A September 2020 Central District of California class-action lawsuit alleges Amazon, as a direct seller and through its third-party sellers, deceives the public by falsely advertising, marketing, and selling hundreds of thousands of defective, fraudulent, and often dangerous lithium-ion 18650 battery cells and products containing them. Despite legal notice in 2019, the September 2020 lawsuit, and a U.S. Consumer Product Safety Commission warning, Amazon continues as a direct seller to list and sell the dangerous, fraudulent items. Amazon moved the Court to compel arbitration on an individual basis, but the Court still allowed collective injunctive relief.

A class-action lawsuit filed in the Northern District of California against Amazon on April 21, 2020, alleges that some items purchased on Amazon during the pandemic were priced higher than before the pandemic. The complaint alleges unlawful price gouging for products sold by third parties and products supplied directly by Amazon. Pricing exceeded the 10 percent threshold for price increases allowed under the California price-gouging law, without justifications for cost increases. Amazon moved the Court to compel arbitration and stay litigation, arguing, among other things, that plaintiffs agreed to its conditions of use ("COUs") when they registered their accounts.

Consumers rarely read the COUs that accompany each user login or click of a "buy button" ("click-wrap agreements"), yet the consequences of missing glaring red flags can be severe and costly. Up to 300 million Amazon consumers, 1.9 million third-party marketplace sellers, and 500,000 Brand Registry trademark-owners must now agree to Amazon's new Conditions of Use (in part):

"Any dispute or claim relating in any way to your use of any Amazon Service will be adjudicated in the state or Federal courts in King County, Washington, and you consent to exclusive jurisdiction and venue in these courts. We each waive any right to a jury trial."

"By using any Amazon Service, you agree that applicable federal law, and the laws of the state of Washington, without regard to principles of conflict of laws, will govern these Conditions of Use and any dispute of any sort that might arise between you and Amazon."

"If you do post content or submit material, and unless we indicate otherwise, you grant Amazon a nonexclusive, royalty-free, perpetual, irrevocable, and fully sublicensable right to use, reproduce, modify, adapt, publish, perform, translate, create derivative works from, distribute, and display such content throughout the world in any media."
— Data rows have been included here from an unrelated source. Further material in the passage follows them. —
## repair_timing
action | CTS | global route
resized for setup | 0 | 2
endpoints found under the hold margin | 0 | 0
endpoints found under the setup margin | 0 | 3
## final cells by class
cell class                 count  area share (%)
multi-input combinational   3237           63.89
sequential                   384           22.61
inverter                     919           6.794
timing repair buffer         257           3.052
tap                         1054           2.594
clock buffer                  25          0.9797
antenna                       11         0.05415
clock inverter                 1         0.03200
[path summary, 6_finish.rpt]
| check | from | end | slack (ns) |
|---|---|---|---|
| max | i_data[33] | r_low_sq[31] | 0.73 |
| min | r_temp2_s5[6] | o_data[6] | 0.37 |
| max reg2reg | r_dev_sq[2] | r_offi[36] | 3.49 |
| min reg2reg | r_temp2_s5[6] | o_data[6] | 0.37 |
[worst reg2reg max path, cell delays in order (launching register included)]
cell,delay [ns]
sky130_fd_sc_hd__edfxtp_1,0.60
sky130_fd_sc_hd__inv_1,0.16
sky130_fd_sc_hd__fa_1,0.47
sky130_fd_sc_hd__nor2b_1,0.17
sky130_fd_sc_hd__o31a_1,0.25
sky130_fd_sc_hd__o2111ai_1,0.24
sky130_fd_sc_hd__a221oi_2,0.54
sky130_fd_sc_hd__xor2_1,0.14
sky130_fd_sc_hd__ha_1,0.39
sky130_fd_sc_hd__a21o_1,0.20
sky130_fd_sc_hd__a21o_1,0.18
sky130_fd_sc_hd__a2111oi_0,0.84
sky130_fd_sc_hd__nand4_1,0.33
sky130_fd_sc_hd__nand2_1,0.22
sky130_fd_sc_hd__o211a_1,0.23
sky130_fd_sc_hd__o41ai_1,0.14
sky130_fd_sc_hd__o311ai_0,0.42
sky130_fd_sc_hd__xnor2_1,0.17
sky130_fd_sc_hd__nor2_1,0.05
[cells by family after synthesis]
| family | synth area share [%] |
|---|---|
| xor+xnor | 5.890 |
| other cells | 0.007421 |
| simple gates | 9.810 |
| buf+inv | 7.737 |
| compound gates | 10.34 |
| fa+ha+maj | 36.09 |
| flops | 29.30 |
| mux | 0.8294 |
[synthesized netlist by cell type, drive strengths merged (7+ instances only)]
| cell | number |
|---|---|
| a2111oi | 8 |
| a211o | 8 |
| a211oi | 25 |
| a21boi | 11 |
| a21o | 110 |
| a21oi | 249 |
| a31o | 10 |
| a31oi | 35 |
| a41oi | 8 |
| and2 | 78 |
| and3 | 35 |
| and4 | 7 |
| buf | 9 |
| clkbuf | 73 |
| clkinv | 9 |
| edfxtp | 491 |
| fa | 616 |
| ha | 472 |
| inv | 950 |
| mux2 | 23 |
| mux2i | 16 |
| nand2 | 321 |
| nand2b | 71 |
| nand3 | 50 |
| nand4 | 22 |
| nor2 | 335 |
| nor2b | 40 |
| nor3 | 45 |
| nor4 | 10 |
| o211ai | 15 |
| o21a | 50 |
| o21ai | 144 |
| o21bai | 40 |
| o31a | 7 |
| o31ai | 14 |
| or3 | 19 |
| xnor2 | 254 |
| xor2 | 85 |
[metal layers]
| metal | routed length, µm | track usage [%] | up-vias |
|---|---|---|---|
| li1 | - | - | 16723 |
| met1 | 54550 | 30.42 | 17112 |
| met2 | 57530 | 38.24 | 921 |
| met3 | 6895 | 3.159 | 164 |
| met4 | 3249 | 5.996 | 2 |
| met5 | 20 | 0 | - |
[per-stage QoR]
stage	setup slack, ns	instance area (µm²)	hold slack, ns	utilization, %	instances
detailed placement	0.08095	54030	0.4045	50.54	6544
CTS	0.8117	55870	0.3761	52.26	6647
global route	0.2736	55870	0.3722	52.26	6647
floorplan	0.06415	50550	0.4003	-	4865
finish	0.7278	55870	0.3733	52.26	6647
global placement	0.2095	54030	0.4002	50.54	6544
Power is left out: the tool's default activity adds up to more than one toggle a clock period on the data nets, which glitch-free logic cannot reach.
### src/rtl/core/bsws_ctrl.sv
// sequencing state machine for the bounded stack with search
module bsws_ctrl (
  input  logic              clk,
  input  logic              rst_n,
  input  logic              in_valid,
  output logic              in_ready,
  input  bsws_pkg::dp_sts_t sts,
  output bsws_pkg::dp_cmd_t cmd
);
  import bsws_pkg::*;

  typedef enum logic [2:0] {
    S_IDLE   = 3'b001,
    S_SCAN   = 3'b010,
    S_RESULT = 3'b100
  } state_t;

  state_t state_r, state_nxt;

  assign in_ready = (state_r == S_IDLE);

  always_comb begin
    state_nxt     = state_r;
    cmd.accept    = 1'b0;
    cmd.scan_step = 1'b0;
    cmd.scan_end  = 1'b0;
    cmd.load_out  = 1'b0;
    case (state_r)
      S_IDLE: begin
        if (in_valid) begin
          cmd.accept = 1'b1;
          state_nxt  = sts.scan_start ? S_SCAN : S_RESULT;
        end
      end
      S_SCAN: begin
        if (sts.scan_done) begin
          cmd.scan_end = 1'b1;
          state_nxt    = S_RESULT;
        end else begin
          cmd.scan_step = 1'b1;
        end
      end
      S_RESULT: begin
        if (sts.out_free) begin
          cmd.load_out = 1'b1;
          state_nxt    = S_IDLE;
        end
      end
      default: state_nxt = S_IDLE;
    endcase
  end

  always_ff @(posedge clk) begin
    if (!rst_n) begin
      state_r <= S_IDLE;
    end else begin
      state_r <= state_nxt;
    end
  end

endmodule

### src/rtl/core/bsws_dp.sv
// entry memory, count, scan pointer and result register
module bsws_dp #(
  parameter int unsigned DEPTH = bsws_pkg::DEPTH_DEF
) (
  input  logic                clk,
  input  logic                rst_n,
  input  bsws_pkg::in_beat_t  in_beat,
  input  bsws_pkg::dp_cmd_t   cmd,
  output bsws_pkg::dp_sts_t   sts,
  output logic                out_valid,
  input  logic                out_ready,
  output bsws_pkg::out_beat_t out_beat
);
  import bsws_pkg::*;

  localparam int unsigned AW   = $clog2(DEPTH);
  localparam int unsigned CW   = $clog2(DEPTH + 1);
  localparam int unsigned CMPW = (CW > POS_W) ? CW : POS_W;

  logic signed [WORD_W-1:0] mem [DEPTH];
  logic signed [WORD_W-1:0] rd_data_r;

  logic [CW-1:0]        count_r, count_nxt;
  logic [AW-1:0]        ptr_r, ptr_nxt;
  cmd_t                 cmd_r;
  logic signed [WORD_W-1:0] key_r;
  status_t              status_r, status_nxt;
  logic [POS_W-1:0]     found_r, found_nxt;
  logic                 out_valid_r, out_valid_nxt;
  out_beat_t            out_beat_r;

  logic          is_full, is_empty, out_of_range;
  logic          hit, last;
  logic          mem_we, rd_en;
  logic [AW-1:0] rd_addr;

  assign is_full      = (count_r == CW'(DEPTH));
  assign is_empty     = (count_r == CW'(0));
  assign out_of_range = (CMPW'(in_beat.index) >= CMPW'(count_r));
  assign hit          = (rd_data_r == key_r);
  assign last         = ((CW'(ptr_r) + CW'(1)) == count_r);

  assign sts.scan_start = (in_beat.command == CMD_SEARCH) && !is_empty;
  assign sts.scan_done  = hit || last;
  assign sts.out_free   = !out_valid_r || out_ready;

  assign mem_we = cmd.accept && (in_beat.command == CMD_PUSH) && !is_full;
  assign rd_en  = cmd.accept || cmd.scan_step;

  always_comb begin
    rd_addr = ptr_r + AW'(1);
    if (cmd.accept) begin
      case (in_beat.command)
        CMD_POP: rd_addr = AW'(count_r - CW'(1));
        CMD_GET: rd_addr = AW'(in_beat.index);
        default: rd_addr = '0;
      endcase
    end
  end

  always_ff @(posedge clk) begin
    if (mem_we) begin
      mem[AW'(count_r)] <= in_beat.value;
    end
    if (rd_en) begin
      rd_data_r <= mem[rd_addr];
    end
  end

  // status, count, scan pointer and found index update at accept and during the scan
  always_comb begin
    count_nxt  = count_r;
    status_nxt = status_r;
    found_nxt  = found_r;
    ptr_nxt    = ptr_r;
    if (cmd.accept) begin
      ptr_nxt   = '0;
      found_nxt = '0;
      case (in_beat.command)
        CMD_PUSH: begin
          status_nxt = is_full ? ST_FULL : ST_OK;
          if (!is_full) count_nxt = count_r + CW'(1);
        end
        CMD_POP: begin
          status_nxt = is_empty ? ST_EMPTY : ST_OK;
          if (!is_empty) count_nxt = count_r - CW'(1);
        end
        CMD_GET:    status_nxt = out_of_range ? ST_RANGE : ST_OK;
        CMD_SEARCH: status_nxt = is_empty ? ST_NOTFOUND : ST_OK;
        default:    status_nxt = ST_OK;
      endcase
    end else if (cmd.scan_step) begin
      ptr_nxt = ptr_r + AW'(1);
    end else if (cmd.scan_end) begin
      status_nxt = hit ? ST_OK : ST_NOTFOUND;
      found_nxt  = hit ? POS_W'(ptr_r) : '0;
    end
  end

  always_ff @(posedge clk) begin
    status_r <= status_nxt;
    found_r  <= found_nxt;
    ptr_r    <= ptr_nxt;
    if (cmd.accept) begin
      cmd_r <= in_beat.command;
      key_r <= in_beat.value;
    end
  end

  always_ff @(posedge clk) begin
    if (!rst_n) begin
      count_r <= '0;
    end else begin
      count_r <= count_nxt;
    end
  end

  // result register
  always_comb begin
    out_valid_nxt = out_valid_r;
    if (out_ready) out_valid_nxt = 1'b0;
    if (cmd.load_out) out_valid_nxt = 1'b1;
  end

  always_ff @(posedge clk) begin
    if (!rst_n) begin
      out_valid_r <= 1'b0;
    end else begin
      out_valid_r <= out_valid_nxt;
    end
  end

  always_ff @(posedge clk) begin
    if (cmd.load_out) begin
      out_beat_r.status      <= status_r;
      out_beat_r.found_index <= found_r;
      out_beat_r.data        <= ((status_r == ST_OK) &&
                                 ((cmd_r == CMD_POP) || (cmd_r == CMD_GET))) ?
                                rd_data_r : '0;
    end
  end

  assign out_valid = out_valid_r;
  assign out_beat  = out_beat_r;

`ifndef SYNTHESIS
  a_count_bound: assert property (@(posedge clk) disable iff (!rst_n)
    count_r <= CW'(DEPTH))
    else $error("entry count above depth");

  a_push_inc: assert property (@(posedge clk) disable iff (!rst_n)
    (cmd.accept && (in_beat.command == CMD_PUSH) && !is_full)
    |=> (count_r == $past(count_r) + CW'(1)))
    else $error("push did not grow the stack");

  a_pop_dec: assert property (@(posedge clk) disable iff (!rst_n)
    (cmd.accept && (in_beat.command == CMD_POP) && !is_empty)
    |=> (count_r == $past(count_r) - CW'(1)))
    else $error("pop did not shrink the stack");

  a_err_data_zero: assert property (@(posedge clk) disable iff (!rst_n)
    (out_valid_r && (out_beat_r.status != ST_OK)) |-> (out_beat_r.data == '0))
    else $error("failed request carries data");
`endif

endmodule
What is clear is that the law needs to expand to account for the goods sold to consumers via e-commerce platforms. Amazon has faced hundreds of federal lawsuits over product liability, injuries, anti-trust, and intellectual property infringement in the past decade. The suits are a grim catalog of disaster, injuries and death, with cases in multiple states put on hold while the situation shakes out.

In the interim, Amazon can charge ahead in its quest to sell all things to all people through merchandise and pharmaceutical sales, personal data mining, entertainment streaming, and company takeovers, while destroying manufacturers, U.S. jobs, and retailers.